生体医工学:皮膚を透過するポリマーが動物にインスリンを送達
Nature
2025年11月20日
皮膚を通じたインスリン送達を可能にする化合物が、マウスおよびミニブタで実証された。Nature にオープンアクセスで掲載されるこの発見は、糖尿病管理における注射の代替手段となり得る可能性を示唆するとともに、さらにほかの治療薬への応用拡大も期待される。
皮膚からの薬物送達は、その利便性と患者の遵守性から低分子化合物に広く用いられている。しかし、皮膚の構造はタンパク質やペプチドなどの高分子化合物にとって障壁となる。マイクロニードル、超音波、および化学薬品など皮膚透過性を高める既存の手法は、侵襲的であり、皮膚の健全性を損なうため、臨床応用が制限されている。

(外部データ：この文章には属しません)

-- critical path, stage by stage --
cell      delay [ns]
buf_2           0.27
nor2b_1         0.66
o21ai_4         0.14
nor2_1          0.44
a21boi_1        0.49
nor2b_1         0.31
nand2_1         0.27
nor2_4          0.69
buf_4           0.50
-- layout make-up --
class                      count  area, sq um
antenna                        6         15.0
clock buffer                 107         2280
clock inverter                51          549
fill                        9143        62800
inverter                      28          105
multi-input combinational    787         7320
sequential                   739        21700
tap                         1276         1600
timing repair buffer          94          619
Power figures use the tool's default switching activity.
`src/rtl/gpio_input_port.sv`:
```
// Input GPIO peripheral: synchronises and debounces switches/buttons, latches press events, and serves a
// registered read-only register window. Optional registered button interrupt under `GPIO_IN_IRQ_EN.
module gpio_input_port #(
    parameter int DEBOUNCE_CYCLES = 500000,
    parameter int NUM_SW          = 16,
    parameter int NUM_BTN         = 5
) (
    input  logic               clk,
    input  logic               n_rst,
    input  logic [NUM_SW-1:0]  SW,
    input  logic [NUM_BTN-1:0] BTN,
    input  logic               rd_en,
    input  logic [1:0]         rd_addr,
    output logic [31:0]        rd_data,
    output logic               rd_valid,
    output logic               btn_irq
);

    localparam int CW = (DEBOUNCE_CYCLES > 1) ? $clog2(DEBOUNCE_CYCLES) : 1;
    localparam logic [CW-1:0] CNT_MAX = CW'(DEBOUNCE_CYCLES - 1);

    logic [NUM_SW-1:0]  sw_sync1, sw_sync2, sw_stable, sw_stable_nxt;
    logic [NUM_BTN-1:0] btn_sync1, btn_sync2, btn_stable, btn_stable_nxt;
    logic [CW-1:0]      sw_cnt      [NUM_SW];
    logic [CW-1:0]      sw_cnt_nxt  [NUM_SW];
    logic [CW-1:0]      btn_cnt     [NUM_BTN];
    logic [CW-1:0]      btn_cnt_nxt [NUM_BTN];
    logic [NUM_BTN-1:0] btn_event, event_clr, event_nxt;
    logic [31:0]        rd_word;

    // Any sample that agrees with the debounced level restarts the count, so glitches never accumulate.
    always_comb begin
        sw_stable_nxt = sw_stable;
        sw_cnt_nxt    = sw_cnt;
        for (int i = 0; i < NUM_SW; i++) begin
            if (sw_sync2[i] == sw_stable[i]) begin
                sw_cnt_nxt[i] = '0;
            end else if (sw_cnt[i] == CNT_MAX) begin
                sw_stable_nxt[i] = sw_sync2[i];
                sw_cnt_nxt[i]    = '0;
            end else begin
                sw_cnt_nxt[i] = sw_cnt[i] + CW'(1);
            end
        end
    end

    always_comb begin
        btn_stable_nxt = btn_stable;
        btn_cnt_nxt    = btn_cnt;
        for (int i = 0; i < NUM_BTN; i++) begin
            if (btn_sync2[i] == btn_stable[i]) begin
                btn_cnt_nxt[i] = '0;
            end else if (btn_cnt[i] == CNT_MAX) begin
                btn_stable_nxt[i] = btn_sync2[i];
                btn_cnt_nxt[i]    = '0;
            end else begin
                btn_cnt_nxt[i] = btn_cnt[i] + CW'(1);
            end
        end
    end

    // A press landing on the clearing read re-sets its bit: set has priority over clear.
    always_comb begin
        event_clr = (rd_en && rd_addr == 2'd2) ? btn_event : '0;
        event_nxt = (btn_event & ~event_clr) | (btn_stable_nxt & ~btn_stable);
    end

    always_comb begin
        case (rd_addr)
            2'd0:    rd_word = 32'(sw_stable);
            2'd1:    rd_word = 32'(btn_stable);
            2'd2:    rd_word = 32'(btn_event);
            default: rd_word = {30'b0, |btn_event, |btn_stable};
        endcase
    end

    always_ff @(posedge clk) begin
        if (!n_rst) begin
            sw_sync1   <= '0;
            sw_sync2   <= '0;
            sw_stable  <= '0;
            btn_sync1  <= '0;
            btn_sync2  <= '0;
            btn_stable <= '0;
            btn_event  <= '0;
            rd_data    <= '0;
            rd_valid   <= 1'b0;
            for (int i = 0; i < NUM_SW; i++) begin
                sw_cnt[i] <= '0;
            end
            for (int i = 0; i < NUM_BTN; i++) begin
                btn_cnt[i] <= '0;
            end
        end else begin
            sw_sync1   <= SW;
            sw_sync2   <= sw_sync1;
            sw_stable  <= sw_stable_nxt;
            sw_cnt     <= sw_cnt_nxt;
            btn_sync1  <= BTN;
            btn_sync2  <= btn_sync1;
            btn_stable <= btn_stable_nxt;
            btn_cnt    <= btn_cnt_nxt;
            btn_event  <= event_nxt;
            rd_valid   <= rd_en;
            if (rd_en) begin
                rd_data <= rd_word;
            end
        end
    end

`ifdef GPIO_IN_IRQ_EN
    always_ff @(posedge clk) begin
        if (!n_rst) begin
            btn_irq <= 1'b0;
        end else begin
            btn_irq <= |event_nxt;
        end
    end
`else
    assign btn_irq = 1'b0;
`endif

endmodule
```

Rongjun Chen(インペリアル・カレッジ・ロンドン〔英国〕)、Youqing Shen、Jiajia Xiang、Ruhong Zhou(浙江大学〔中国〕)らは、ポリ[2-(N-オキシド-N,N-ジメチルアミノ)エチルメタクリレート](poly[2-(N-oxide-N,N-dimethylamino)ethyl methacrylate]〔OP〕)と呼ばれる高速に皮膚を透過するポリマーを報告した。これは、皮膚のpH勾配変化との相互作用により、皮膚の異なる層を貫通できる。インスリンと組み合わせた場合、OPは皮膚を通過して全身循環へ輸送され、肝臓や骨格筋などの主要な血糖調節組織に蓄積することを促進する。糖尿病マウスおよびミニブタにOP–インスリンを皮膚に塗布したところ、1~2時間以内に血糖値を正常範囲まで低下させ、これは注射インスリンと同等の効果を示し、最大12時間にわたり正常値を維持した。皮膚細胞、血液細胞、そして肝臓や腎臓を含む臓器機能に有害な影響は認められなかった。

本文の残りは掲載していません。